Hyaluronidase 2 Deficiency Causes Increased Mesenchymal Cells, Congenital Heart Defects, and Heart FailureCLINICAL PERSPECTIVE
Biswajit Chowdhury, Bo Xiang, Michelle Liu, Richard Hemming, Vernon W Dolinsky, Barbara Triggs-RaineCirculation: Cardiovascular Genetics2017
BACKGROUND Hyaluronan (HA) is required for endothelial-to-mesenchymal transition and normal heart development in the mouse. Heart abnormalities in hyaluronidase 2 (HYAL2)-deficient (Hyal2(-)(/-) ) mice and humans suggested removal of HA is also important for normal heart development. We have performed longitudinal studies of heart structure and function in Hyal2(-/-) mice to determine when, and how, HYAL2 deficiency leads to these abnormalities. METHODS AND RESULTS Echocardiography revealed atrial enlargement, atrial tissue masses, and valvular thickening at 4 weeks of age, as well as diastolic dysfunction that progressed with age, in Hyal2(-/-) mice.

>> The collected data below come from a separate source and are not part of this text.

$ cat src/bom_sniffing_utf16_to_utf8_assert.svh
// ----------------------------------------------------------------------------
// BOM sniffing transcoder assertion macros
// Shared concurrent check macros, compiled out when ASSERT_OFF is defined.
// ----------------------------------------------------------------------------
`ifndef BOM_SNIFFING_UTF16_TO_UTF8_ASSERT_SVH
`define BOM_SNIFFING_UTF16_TO_UTF8_ASSERT_SVH

`ifndef ASSERT_OFF
`define ASSERT_IMPLY(label, clk, rst, ante, cons) \
  label: assert property (@(posedge clk) disable iff (rst) (ante) |-> (cons)) \
    else $error("assertion failed");
`define ASSERT_NEXT(label, clk, rst, ante, cons) \
  label: assert property (@(posedge clk) disable iff (rst) (ante) |=> (cons)) \
    else $error("assertion failed");
`else
`define ASSERT_IMPLY(label, clk, rst, ante, cons)
`define ASSERT_NEXT(label, clk, rst, ante, cons)
`endif

`endif

$ cat src/bsu_pkg.sv
`timescale 1ns / 1ps
// ----------------------------------------------------------------------------
// BOM sniffing transcoder package
// Shared constants, the queued result bundle and the UTF-8 encoder.
// ----------------------------------------------------------------------------
package bsu_pkg;

  localparam int unsigned FifoDepth = 2;

  localparam logic [7:0] BOM_EF = 8'hEF;
  localparam logic [7:0] BOM_BB = 8'hBB;
  localparam logic [7:0] BOM_BF = 8'hBF;
  localparam logic [7:0] BOM_FE = 8'hFE;
  localparam logic [7:0] BOM_FF = 8'hFF;

  localparam logic [20:0] CP_REPLACEMENT = 21'h00FFFD;
  localparam logic [20:0] CP_SUPP_BASE   = 21'h010000;
  localparam logic [5:0]  HIGH_SURR_TAG  = 6'b110110;
  localparam logic [5:0]  LOW_SURR_TAG   = 6'b110111;

  // bytes[0] goes out first; cnt is 1..4
  typedef struct packed {
    logic [3:0][7:0] bytes;
    logic [2:0]      cnt;
    logic            data;
    logic            last;
  } bundle_t;

  typedef struct packed {
    logic [3:0][7:0] bytes;
    logic [2:0]      cnt;
  } enc_t;

  function automatic enc_t utf8_encode(input logic [20:0] cp);
    enc_t e;
    e = '0;
    if (cp[20:7] == '0) begin
      e.bytes[0] = cp[7:0];
      e.cnt      = 3'd1;
    end else if (cp[20:11] == '0) begin
      e.bytes[0] = {3'b110, cp[10:6]};
      e.bytes[1] = {2'b10, cp[5:0]};
      e.cnt      = 3'd2;
    end else if (cp[20:16] == '0) begin
      e.bytes[0] = {4'b1110, cp[15:12]};
      e.bytes[1] = {2'b10, cp[11:6]};
      e.bytes[2] = {2'b10, cp[5:0]};
      e.cnt      = 3'd3;
    end else begin
      e.bytes[0] = {5'b11110, cp[20:18]};
      e.bytes[1] = {2'b10, cp[17:12]};
      e.bytes[2] = {2'b10, cp[11:6]};
      e.bytes[3] = {2'b10, cp[5:0]};
      e.cnt      = 3'd4;
    end
    return e;
  endfunction

endpackage
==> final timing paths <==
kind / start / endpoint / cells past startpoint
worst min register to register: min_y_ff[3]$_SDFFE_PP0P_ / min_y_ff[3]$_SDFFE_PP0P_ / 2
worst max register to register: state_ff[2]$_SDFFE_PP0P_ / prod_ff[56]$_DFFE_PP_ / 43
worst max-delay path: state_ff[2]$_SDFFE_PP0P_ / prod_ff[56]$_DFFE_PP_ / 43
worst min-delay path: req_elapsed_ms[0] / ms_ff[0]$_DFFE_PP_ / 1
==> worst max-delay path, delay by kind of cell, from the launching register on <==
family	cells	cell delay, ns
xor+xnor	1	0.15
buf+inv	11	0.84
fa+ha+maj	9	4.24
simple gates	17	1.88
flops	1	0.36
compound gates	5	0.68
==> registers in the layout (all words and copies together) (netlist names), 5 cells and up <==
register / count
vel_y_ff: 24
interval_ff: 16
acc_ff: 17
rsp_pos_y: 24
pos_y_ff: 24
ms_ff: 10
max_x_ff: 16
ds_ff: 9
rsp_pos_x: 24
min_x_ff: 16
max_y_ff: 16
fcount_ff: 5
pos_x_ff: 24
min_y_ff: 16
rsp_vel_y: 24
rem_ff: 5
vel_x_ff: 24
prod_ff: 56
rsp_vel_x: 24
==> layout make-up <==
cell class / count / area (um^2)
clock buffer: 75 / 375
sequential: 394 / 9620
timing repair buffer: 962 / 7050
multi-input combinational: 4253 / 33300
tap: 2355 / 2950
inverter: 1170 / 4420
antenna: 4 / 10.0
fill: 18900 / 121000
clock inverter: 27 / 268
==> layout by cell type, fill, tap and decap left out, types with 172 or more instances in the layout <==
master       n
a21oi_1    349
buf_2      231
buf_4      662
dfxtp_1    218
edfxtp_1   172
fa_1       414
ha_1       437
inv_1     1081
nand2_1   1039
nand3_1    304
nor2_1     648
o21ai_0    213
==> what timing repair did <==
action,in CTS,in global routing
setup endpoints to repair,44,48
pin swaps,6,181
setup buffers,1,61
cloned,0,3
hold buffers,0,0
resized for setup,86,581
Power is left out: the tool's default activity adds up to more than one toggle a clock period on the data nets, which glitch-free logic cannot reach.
`src/hw/rtl/tftuv_pkg.sv`:
```
package tftuv_pkg;

    localparam int COORD_W   = 16;
    localparam int UV_W      = 16;
    localparam int POS_FRAC  = 8;
    localparam int UV_FRAC   = 15;
    localparam int AREA_W    = 48;
    localparam int DET_W     = 32;
    localparam int TAN_W     = 32;
    localparam int CFG_IDX_W = 2;

    localparam int DIFF_W    = 17;
    localparam int MUL_W     = 25;
    localparam int PROD_W    = 2 * MUL_W;
    localparam int WIDE_W    = 35;
    localparam int BIG_BIT   = 24;
    localparam int SQ_W      = 50;
    localparam int DIV_SHIFT = UV_FRAC + POS_FRAC;
    localparam int DVD_W     = WIDE_W + DIV_SHIFT;
    localparam int Q_W       = TAN_W + 1;
    localparam int CNT_W     = $clog2(DVD_W);

    localparam logic [CFG_IDX_W-1:0] CFG_AREA_LIMIT = 2'd0;
    localparam logic [CFG_IDX_W-1:0] CFG_DET_LIMIT  = 2'd1;

    localparam logic [AREA_W-1:0] AREA_LIMIT_RST = 48'd42950;
    localparam logic [DET_W-1:0]  DET_LIMIT_RST  = 32'd11;

    localparam logic [1:0] CORNER_0 = 2'd0;
    localparam logic [1:0] CORNER_1 = 2'd1;
    localparam logic [1:0] CORNER_2 = 2'd2;

    localparam logic [1:0] ST_OK   = 2'd0;
    localparam logic [1:0] ST_AREA = 2'd1;
    localparam logic [1:0] ST_DET  = 2'd2;

    localparam logic [TAN_W-1:0] TAN_MAX = 32'h7FFF_FFFF;
    localparam logic [TAN_W-1:0] TAN_MIN = 32'h8000_0000;

    typedef struct packed {
        logic [1:0]                corner;
        logic signed [COORD_W-1:0] pos_x;
        logic signed [COORD_W-1:0] pos_y;
        logic signed [COORD_W-1:0] pos_z;
        logic [UV_W-1:0]           tex_u;
        logic [UV_W-1:0]           tex_v;
    } t_in_item;

    typedef struct packed {
        logic signed [TAN_W-1:0] tangent_x;
        logic signed [TAN_W-1:0] tangent_y;
        logic signed [TAN_W-1:0] tangent_z;
        logic [1:0]              status;
    } t_out_item;

    function automatic logic [WIDE_W-1:0] f_abs(input logic signed [WIDE_W-1:0] v);
        logic [WIDE_W-1:0] r;
        r = v[WIDE_W-1] ? WIDE_W'(-v) : WIDE_W'(v);
        return r;
    endfunction

endpackage

```
`src/hw/rtl/tftuv_div.sv`:
```
module tftuv_div (
    input  logic                          i_clk,
    input  logic                          i_rst_n,
    input  logic                          i_start,
    input  logic [tftuv_pkg::WIDE_W-1:0]  i_num,
    input  logic [tftuv_pkg::WIDE_W-1:0]  i_den,
    output logic                          o_done,
    output logic                          o_over,
    output logic [tftuv_pkg::Q_W-1:0]     o_quot
);
    import tftuv_pkg::*;

    logic                r_busy;
    logic                r_done;
    logic [CNT_W-1:0]    r_cnt;
    logic [DVD_W-1:0]    r_dvd;
    logic [WIDE_W-1:0]   r_rem;
    logic [WIDE_W-1:0]   r_den;
    logic [Q_W-1:0]      r_q;
    logic                r_over;
    logic [WIDE_W:0]     trial;
    logic                ge;
    logic [WIDE_W:0]     rem_nx;

    assign trial  = {r_rem, r_dvd[DVD_W-1]};
    assign ge     = trial >= {1'b0, r_den};
    assign rem_nx = ge ? trial - {1'b0, r_den} : trial;

    always_ff @(posedge i_clk) begin
        if (!i_rst_n) begin
            r_busy <= 1'b0;
            r_done <= 1'b0;
            r_cnt  <= '0;
        end else begin
            r_done <= 1'b0;
            if (i_start) begin
                r_busy <= 1'b1;
                r_cnt  <= '0;
            end else if (r_busy) begin
                r_cnt <= r_cnt + 1'b1;
                if (r_cnt == CNT_W'(DVD_W - 1)) begin
                    r_busy <= 1'b0;
                    r_done <= 1'b1;
                end
            end
        end
    end

    always_ff @(posedge i_clk) begin
        if (i_start) begin
            r_dvd  <= {i_num, {DIV_SHIFT{1'b0}}};
            r_den  <= i_den;
            r_rem  <= '0;
            r_q    <= '0;
            r_over <= 1'b0;
        end else if (r_busy) begin
            r_dvd  <= {r_dvd[DVD_W-2:0], 1'b0};
            r_rem  <= rem_nx[WIDE_W-1:0];
            r_q    <= {r_q[Q_W-2:0], ge};
            r_over <= r_over | r_q[Q_W-1];
        end
    end

    assign o_done = r_done;
    assign o_over = r_over;
    assign o_quot = r_q;

endmodule

```
`src/hw/rtl/triangle_tangent_from_uv_top.sv`:
```
// Corners 0 and 1 are stored when accepted; corner 3 is dropped.
// A degenerate triangle goes from corner 2 straight to the output; otherwise
// the result waits on three restoring divides at one quotient bit per cycle.
// The block stalls its input while a triangle is in progress.
// Reset is synchronous and active low; it clears stored corners 0 and 1 and
// loads the default limits.
module triangle_tangent_from_uv_top (
    input  logic                                i_clk,
    input  logic                                i_rst_n,
    input  logic                                i_in_valid,
    output logic                                o_in_stall,
    input  tftuv_pkg::t_in_item                 i_in_data,
    output logic                                o_out_valid,
    input  logic                                i_out_stall,
    output tftuv_pkg::t_out_item                o_out_data,
    input  logic                                i_cfg_valid,
    output logic                                o_cfg_ready,
    input  logic [tftuv_pkg::CFG_IDX_W-1:0]     i_cfg_index,
    input  logic [tftuv_pkg::AREA_W-1:0]        i_cfg_data
);
    import tftuv_pkg::*;

    localparam logic [2:0] S_IDLE   = 3'd0;
    localparam logic [2:0] S_MUL    = 3'd1;
    localparam logic [2:0] S_DECIDE = 3'd2;
    localparam logic [2:0] S_NUM    = 3'd3;
    localparam logic [2:0] S_DIV    = 3'd4;
    localparam logic [2:0] S_OUT    = 3'd5;

    logic [2:0]                r_state;
    logic [3:0]                r_step;
    logic [1:0]                r_comp;
    logic [AREA_W-1:0]         r_area;
    logic [DET_W-1:0]          r_det_lim;
    logic signed [COORD_W-1:0] r_p0 [3];
    logic signed [COORD_W-1:0] r_p1 [3];
    logic signed [COORD_W-1:0] r_p2 [3];
    logic [UV_W-1:0]           r_t0 [2];
    logic [UV_W-1:0]           r_t1 [2];
    logic [UV_W-1:0]           r_t2 [2];
    logic signed [PROD_W-1:0]  r_prod;
    logic signed [WIDE_W-1:0]  r_acc;
    logic signed [WIDE_W-1:0]  r_cx, r_cy, r_cz, r_det;
    logic [WIDE_W-1:0]         r_adet;
    logic [SQ_W-1:0]           r_sq;
    logic                      r_num_neg;
    logic [TAN_W-1:0]          r_tan [3];
    logic [1:0]                r_status;
    logic                      r_ovld;
    t_out_item                 r_odata;

    logic signed [DIFF_W-1:0]  e0 [3];
    logic signed [DIFF_W-1:0]  e1 [3];
    logic signed [DIFF_W-1:0]  ua, ub, uc, ud;
    logic signed [MUL_W-1:0]   mul_a, mul_b;
    logic signed [WIDE_W-1:0]  diff;
    logic                      big_x, big_y, big_z, big;
    logic [WIDE_W-1:0]         adet;
    logic                      in_acc;
    logic                      div_start;
    logic                      div_done;
    logic                      div_over;
    logic [Q_W-1:0]            quot;
    logic                      neg;
    logic [TAN_W-1:0]          tan_val;

    always_comb begin
        for (int i = 0; i < 3; i++) begin
            e0[i] = DIFF_W'(r_p1[i]) - DIFF_W'(r_p0[i]);
            e1[i] = DIFF_W'(r_p2[i]) - DIFF_W'(r_p0[i]);
        end
    end

    assign ua = $signed({1'b0, r_t1[0]}) - $signed({1'b0, r_t0[0]});
    assign ub = $signed({1'b0, r_t1[1]}) - $signed({1'b0, r_t0[1]});
    assign uc = $signed({1'b0, r_t2[0]}) - $signed({1'b0, r_t0[0]});
    assign ud = $signed({1'b0, r_t2[1]}) - $signed({1'b0, r_t0[1]});

    always_comb begin
        mul_a = '0;
        mul_b = '0;
        if (r_state == S_MUL) begin
            case (r_step)
                4'd0:    begin mul_a = MUL_W'(e0[1]); mul_b = MUL_W'(e1[2]); end
                4'd1:    begin mul_a = MUL_W'(e0[2]); mul_b = MUL_W'(e1[1]); end
                4'd2:    begin mul_a = MUL_W'(e0[2]); mul_b = MUL_W'(e1[0]); end
                4'd3:    begin mul_a = MUL_W'(e0[0]); mul_b = MUL_W'(e1[2]); end
                4'd4:    begin mul_a = MUL_W'(e0[0]); mul_b = MUL_W'(e1[1]); end
                4'd5:    begin mul_a = MUL_W'(e0[1]); mul_b = MUL_W'(e1[0]); end
                4'd6:    begin mul_a = MUL_W'(ua); mul_b = MUL_W'(ud); end
                4'd7:    begin mul_a = MUL_W'(ub); mul_b = MUL_W'(uc); end
                4'd8:    begin mul_a = $signed(r_cx[MUL_W-1:0]); mul_b = $signed(r_cx[MUL_W-1:0]); end
                4'd9:    begin mul_a = $signed(r_cy[MUL_W-1:0]); mul_b = $signed(r_cy[MUL_W-1:0]); end
                4'd10:   begin mul_a = $signed(r_cz[MUL_W-1:0]); mul_b = $signed(r_cz[MUL_W-1:0]); end
                default: begin mul_a = '0; mul_b = '0; end
            endcase
        end else if (r_state == S_NUM) begin
            if (r_step == 4'd0) begin
                mul_a = MUL_W'(e0[r_comp]);
                mul_b = MUL_W'(ud);
            end else begin
                mul_a = MUL_W'(e1[r_comp]);
                mul_b = MUL_W'(ub);
            end
        end
    end

    assign diff  = r_acc - $signed(r_prod[WIDE_W-1:0]);
    assign big_x = f_abs(r_cx) >= (WIDE_W'(1) << BIG_BIT);
    assign big_y = f_abs(r_cy) >= (WIDE_W'(1) << BIG_BIT);
    assign big_z = f_abs(r_cz) >= (WIDE_W'(1) << BIG_BIT);
    assign big   = big_x | big_y | big_z;
    assign adet  = f_abs(r_det);

    assign in_acc      = i_in_valid && !o_in_stall;
    assign o_in_stall  = r_state != S_IDLE;
    assign o_cfg_ready = 1'b1;
    assign div_start   = (r_state == S_NUM) && (r_step == 4'd2);

    tftuv_div u_div (
        .i_clk   (i_clk),
        .i_rst_n (i_rst_n),
        .i_start (div_start),
        .i_num   (f_abs(diff)),
        .i_den   (r_adet),
        .o_done  (div_done),
        .o_over  (div_over),
        .o_quot  (quot)
    );

    assign neg = r_num_neg ^ r_det[WIDE_W-1];

    always_comb begin
        if (neg) begin
            if (div_over || quot[Q_W-1] || quot[TAN_W-1]) begin
                tan_val = TAN_MIN;
            end else begin
                tan_val = TAN_W'(-quot[TAN_W-1:0]);
            end
        end else begin
            if (div_over || quot[Q_W-1] || (quot[TAN_W-1:0] >= TAN_MAX)) begin
                tan_val = TAN_MAX;
            end else begin
                tan_val = quot[TAN_W-1:0];
            end
        end
    end

    always_ff @(posedge i_clk) begin
        if (!i_rst_n) begin
            r_area    <= AREA_LIMIT_RST;
            r_det_lim <= DET_LIMIT_RST;
        end else if (i_cfg_valid && o_cfg_ready) begin
            if (i_cfg_index == CFG_AREA_LIMIT) begin
                r_area <= i_cfg_data;
            end else if (i_cfg_index == CFG_DET_LIMIT) begin
                r_det_lim <= i_cfg_data[DET_W-1:0];
            end
        end
    end

    always_ff @(posedge i_clk) begin
        if (!i_rst_n) begin
            for (int i = 0; i < 3; i++) begin
                r_p0[i] <= '0;
                r_p1[i] <= '0;
            end
            for (int i = 0; i < 2; i++) begin
                r_t0[i] <= '0;
                r_t1[i] <= '0;
            end
        end else if (in_acc) begin
            if (i_in_data.corner == CORNER_0) begin
                r_p0[0] <= i_in_data.pos_x;
                r_p0[1] <= i_in_data.pos_y;
                r_p0[2] <= i_in_data.pos_z;
                r_t0[0] <= i_in_data.tex_u;
                r_t0[1] <= i_in_data.tex_v;
            end else if (i_in_data.corner == CORNER_1) begin
                r_p1[0] <= i_in_data.pos_x;
                r_p1[1] <= i_in_data.pos_y;
                r_p1[2] <= i_in_data.pos_z;
                r_t1[0] <= i_in_data.tex_u;
                r_t1[1] <= i_in_data.tex_v;
            end
        end
    end

    always_ff @(posedge i_clk) begin
        if (in_acc && i_in_data.corner == CORNER_2) begin
            r_p2[0] <= i_in_data.pos_x;
            r_p2[1] <= i_in_data.pos_y;
            r_p2[2] <= i_in_data.pos_z;
            r_t2[0] <= i_in_data.tex_u;
            r_t2[1] <= i_in_data.tex_v;
        end
        r_prod <= mul_a * mul_b;
        if (r_state == S_MUL) begin
            case (r_step) inside
                4'd1, 4'd3, 4'd5, 4'd7: r_acc <= $signed(r_prod[WIDE_W-1:0]);
                4'd2:    r_cx  <= diff;
                4'd4:    r_cy  <= diff;
                4'd6:    r_cz  <= diff;
                4'd8:    r_det <= diff;
                4'd9:    r_sq  <= big_x ? '0 : SQ_W'(r_prod[2*BIG_BIT-1:0]);
                4'd10:   r_sq  <= r_sq + (big_y ? '0 : SQ_W'(r_prod[2*BIG_BIT-1:0]));
                4'd11:   r_sq  <= r_sq + (big_z ? '0 : SQ_W'(r_prod[2*BIG_BIT-1:0]));
                default: r_acc <= r_acc;
            endcase
        end else if (r_state == S_NUM) begin
            if (r_step == 4'd1) begin
                r_acc <= $signed(r_prod[WIDE_W-1:0]);
            end else if (r_step == 4'd2) begin
                r_num_neg <= diff[WIDE_W-1];
            end
        end
        if (r_state == S_DECIDE) begin
            r_adet <= adet;
            if (!big && (r_sq < SQ_W'(r_area))) begin
                r_status <= ST_AREA;
            end else if ((adet == '0) || (adet < WIDE_W'(r_det_lim))) begin
                r_status <= ST_DET;
            end else begin
                r_status <= ST_OK;
            end
            for (int i = 0; i < 3; i++) begin
                r_tan[i] <= '0;
            end
        end
        if (r_state == S_DIV && div_done) begin
            r_tan[r_comp] <= tan_val;
        end
        if (r_state == S_OUT && (!r_ovld || !i_out_stall)) begin
            r_odata.tangent_x <= r_tan[0];
            r_odata.tangent_y <= r_tan[1];
            r_odata.tangent_z <= r_tan[2];
            r_odata.status    <= r_status;
        end
    end

    always_ff @(posedge i_clk) begin
        if (!i_rst_n) begin
            r_state <= S_IDLE;
            r_step  <= '0;
            r_comp  <= '0;
            r_ovld  <= 1'b0;
        end else begin
            if (r_state == S_OUT && (!r_ovld || !i_out_stall)) begin
                r_ovld <= 1'b1;
            end else if (r_ovld && !i_out_stall) begin
                r_ovld <= 1'b0;
            end
            unique case (r_state)
                S_IDLE: begin
                    r_step <= '0;
                    r_comp <= '0;
                    if (in_acc && i_in_data.corner == CORNER_2) begin
                        r_state <= S_MUL;
                    end
                end
                S_MUL: begin
                    r_step <= r_step + 1'b1;
                    if (r_step == 4'd11) begin
                        r_state <= S_DECIDE;
                    end
                end
                S_DECIDE: begin
                    r_step <= '0;
                    if ((!big && (r_sq < SQ_W'(r_area))) || (adet == '0)
                        || (adet < WIDE_W'(r_det_lim))) begin
                        r_state <= S_OUT;
                    end else begin
                        r_state <= S_NUM;
                    end
                end
                S_NUM: begin
                    r_step <= r_step + 1'b1;
                    if (r_step == 4'd2) begin
                        r_state <= S_DIV;
                    end
                end
                S_DIV: begin
                    r_step <= '0;
                    if (div_done) begin
                        if (r_comp == 2'd2) begin
                            r_state <= S_OUT;
                        end else begin
                            r_comp  <= r_comp + 1'b1;
                            r_state <= S_NUM;
                        end
                    end
                end
                S_OUT: begin
                    if (!r_ovld || !i_out_stall) begin
                        r_state <= S_IDLE;
                    end
                end
                default: begin
                    r_state <= S_IDLE;
                end
            endcase
        end
    end

    assign o_out_valid = r_ovld;
    assign o_out_data  = r_odata;

`ifndef SYNTHESIS
    a_degen_zero: assert property (@(posedge i_clk) disable iff (!i_rst_n)
        (o_out_valid && o_out_data.status != ST_OK) |->
        (o_out_data.tangent_x == '0 && o_out_data.tangent_y == '0
         && o_out_data.tangent_z == '0))
        else $error("degenerate result carries a nonzero tangent");

    a_corner2_starts: assert property (@(posedge i_clk) disable iff (!i_rst_n)
        (in_acc && i_in_data.corner == CORNER_2) |=> (r_state == S_MUL))
        else $error("corner 2 did not start the computation");

    a_div_done_state: assert property (@(posedge i_clk) disable iff (!i_rst_n)
        div_done |-> (r_state == S_DIV))
        else $error("divider finished outside the divide state");

    a_status_code: assert property (@(posedge i_clk) disable iff (!i_rst_n)
        o_out_valid |-> (o_out_data.status == ST_OK || o_out_data.status == ST_AREA
                         || o_out_data.status == ST_DET))
        else $error("undefined status code on the output");
`endif

endmodule

```
`config.mk`:
```
export PLATFORM = sky130hd
export DESIGN_NAME = triangle_tangent_from_uv_top
export DESIGN_NICKNAME = d
export VERILOG_FILES = /design/src/hw/rtl/tftuv_pkg.sv /design/src/hw/rtl/tftuv_div.sv /design/src/hw/rtl/triangle_tangent_from_uv_top.sv
export SDC_FILE = /design/constraint.sdc
export NUM_CORES = 2
export LEC_CHECK = 0
export BUFFER_PORTS_ARGS = -buffer_cell sky130_fd_sc_hd__buf_2
export CAP_MARGIN = 20
export CORE_MARGIN = 8
export CORE_UTILIZATION = 64
export DETAILED_ROUTE_END_ITERATION = 8
export MAX_ROUTING_LAYER = met4
export PLACE_DENSITY = 0.82
export SKIP_LAST_GASP = 1
export SYNTH_ARGS = -nofsm -noshare
export SYNTH_HDL_FRONTEND = slang
export SYNTH_SLANG_ARGS = --single-unit
```
`constraint.sdc`:
```
create_clock -name i_clk -period 14 [get_ports i_clk]
set_clock_uncertainty 0.2 [all_clocks]
set_input_delay 2.8 -clock i_clk [delete_from_list [all_inputs] [get_ports i_clk]]
set_output_delay 2.8 -clock i_clk [all_outputs]
set_load 0.01 [all_outputs]
```
==> impl_metrics.toml <==
[run_status]
outcome = "completed"

[logic_synthesis]
ys_seq_area_share_pct = 35.2
yosysWarningCount = 0
syn-cell-area_mm2 = 0.0776
async_flop_share_pct = 0
synth_xor_area_share_pct = 3.69
synth_adder_area_share_pct = 25.0
avgSynthCellArea_um2 = 9.96
synth-edff-count = 767
yosysMostFrequentCell = "inv_1"
synth.net_count = 9094
ys_ff_latch = 982
synth_ff_type = "edfxtp_1"
yosysTopAreaCell = "edfxtp_1"
synth_compound_gate_area_share_pct = 12.8
synth-simple-area-share_pct = 15.5
synth.top_cells.by_area = "edfxtp_1 (30%), fa_1 (17%), ha_1 (8.2%)"
synth_cell_type_count = 107
synthCells = 7798
synth.top_cells.by_count = "inv_1 (966), nand2_1 (872), edfxtp_1 (767)"
synth_top_family_by_area = "adder cells"
synth_mux_area_share_pct = 1.43
synth_top_area_share_pct = 29.7

[global_route]
grt_pass1_wl_um = 349000
grt_pass1_vias = 61028
grt_max_degree = 98
grtUsageTotal_pct = 34.9
antenna_found_initial = 8
grt_overflow_total = 0

[floorplanning]
die_h_um = 364
die_x_um = 364
die-area_mm2 = 0.133
ios = 238
rows = 127
core_mm2 = 0.120
initial_utilization_pct = 64.6

[final_layout]
fill_cells = 8786
num-nets-final = 9260
syn_to_final_growth_pct = 8.74
drive_gt1_share_pct = 8.59
post-route-cell-area_mm2 = 0.0844

[clock_tree]
cts_sinks = 982
ctsLongestPathBuffers = 3
root_buffer = "clkbuf_16"
cts_resized = 0
cts_made_buffers = 102
hold_buffers = 0
cts.clk_slew.worst_paths_ps = 60
clk_latency_ps = 780
post_cts_buffers = 0
h-tree-depth = 3
cts_tree = "done"

[flow_run]
maxCapViolCount = 0

[critical_path]
cp-start-kind = "flop"
arrival_ps = 12660
crit_top_cell = "fa_1"
crit_fanout = 21
cp_top_family = "adder cells"
path_buf_inv = 5
cpPeakStageDelay_ps = 770
crit_required_ps = 14390
cp_slowest_cell = "a211oi_2"
path_class = "flop to flop"
cp-end-kind = "flop"

[placed_design]
gp_congestion = 1.07
dpl_cell_area_mm2 = 0.0809
port_buffers = 236
hpwl_um = 173000

[sta]
fin_tns_setup_ps = 0
min_period_ps = 12270
min_period_over_period_pct = 87.6
finalHoldViolations = 0
finalSetupViolations = 0
relSlewSlack_pct = 3.15
rsz0062_at_grt = "false"
worstMarginPinSlew_ps = 1450
max_freq_mhz = 81.5
slew_viol_final = 0

[drt]
dr.pass1.iters = 8
via_per_inst = 6.29
avgRoutedWirePerCell_um = 23.6
routed_wl_um = 229000
via_count = 60885
dr.first_iter.drc_count = 7123
post-route-drc-count = 0
antenna_left = 0

[power]
leakagePower_nw = 36.1
vdd_drop_max_uv = 124
power_density_mw_per_mm2 = 113

[hold_path]
hp-class = "flop to flop"
## worst reg2reg max path: cells and delay by family (launching register included)
family | cells | cell delay [ps]
AO/OA/AOI/OAI | 14 | 4360
adder cells (fa/ha/maj) | 10 | 4520
buffers and inverters | 5 | 260
flip-flops | 1 | 390
AND/OR/NAND/NOR | 8 | 2370
## metrics by stage
stage	total power [mW]	cells	worst slack, ps	hold WS [ps]	utilization (%)
floorplan	5.51	7798	3560	200	-
global placement	6.60	9469	2140	201	67.4
detailed placement	6.68	9471	1840	205	67.4
CTS	9.43	9664	1770	210	70.2
global route	9.85	9674	1030	209	70.3
finish	9.50	9676	1730	202	70.3
## cell families (layout without fill, tap and decap cells)
| kind of cell | count (synthesis) | after routing |
|---|---|---|
| DFF | 982 | 982 |
| other | 1 | 12 |
| AOI/OAI and AO/OA | 1472 | 1472 |
| adders and majority gates | 1159 | 1159 |
| and+or+nand+nor | 2477 | 2477 |
| xor gates and xnor gates | 327 | 327 |
| muxes | 98 | 98 |
| buffers and inverters | 1282 | 1537 |
## state kept, by name (all words and copies together), names as in the netlist, 33 cells and up
signal	count
r_cz	35
r_p2	48
r_cx	35
r_prod	48
u_div.r_dvd	35
r_det	35
u_div.o_quot	33
o_out_data	98
r_p0	48
r_acc	35
r_cy	35
r_adet	35
r_tan	96
r_p1	48
r_sq	50
u_div.r_rem	35
r_area	48
u_div.r_den	35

These abnormalities were associated with increased HA, vimentin-positive cells, and fibrosis in Hyal2(-/-) compared with control mice. Based on the severity of heart dysfunction, acute and chronic groups of Hyal2(-/-) mice that died at an average of 12 and 25 weeks respectively, were defined. Increased HA levels and mesenchymal cells, but not vascular endothelial growth factor in Hyal2(-/-) embryonic hearts, suggest that HYAL2 is important to inhibit endothelial-to-mesenchymal transition. Consistent with this, in wild-type embryos, HYAL2 and HA were readily detected, and HA levels decreased with age. CONCLUSIONS These data demonstrate that disruption of normal HA catabolism in Hyal2(-/-) mice causes increased HA, which may promote endothelial-to-mesenchymal transition and proliferation of mesenchymal cells. Excess endothelial-to-mesenchymal transition, resulting in increased mesenchymal cells, is the likely cause of morphological heart abnormalities in both humans and mice. In mice, these abnormalities result in progressive and severe diastolic dysfunction, culminating in heart failure.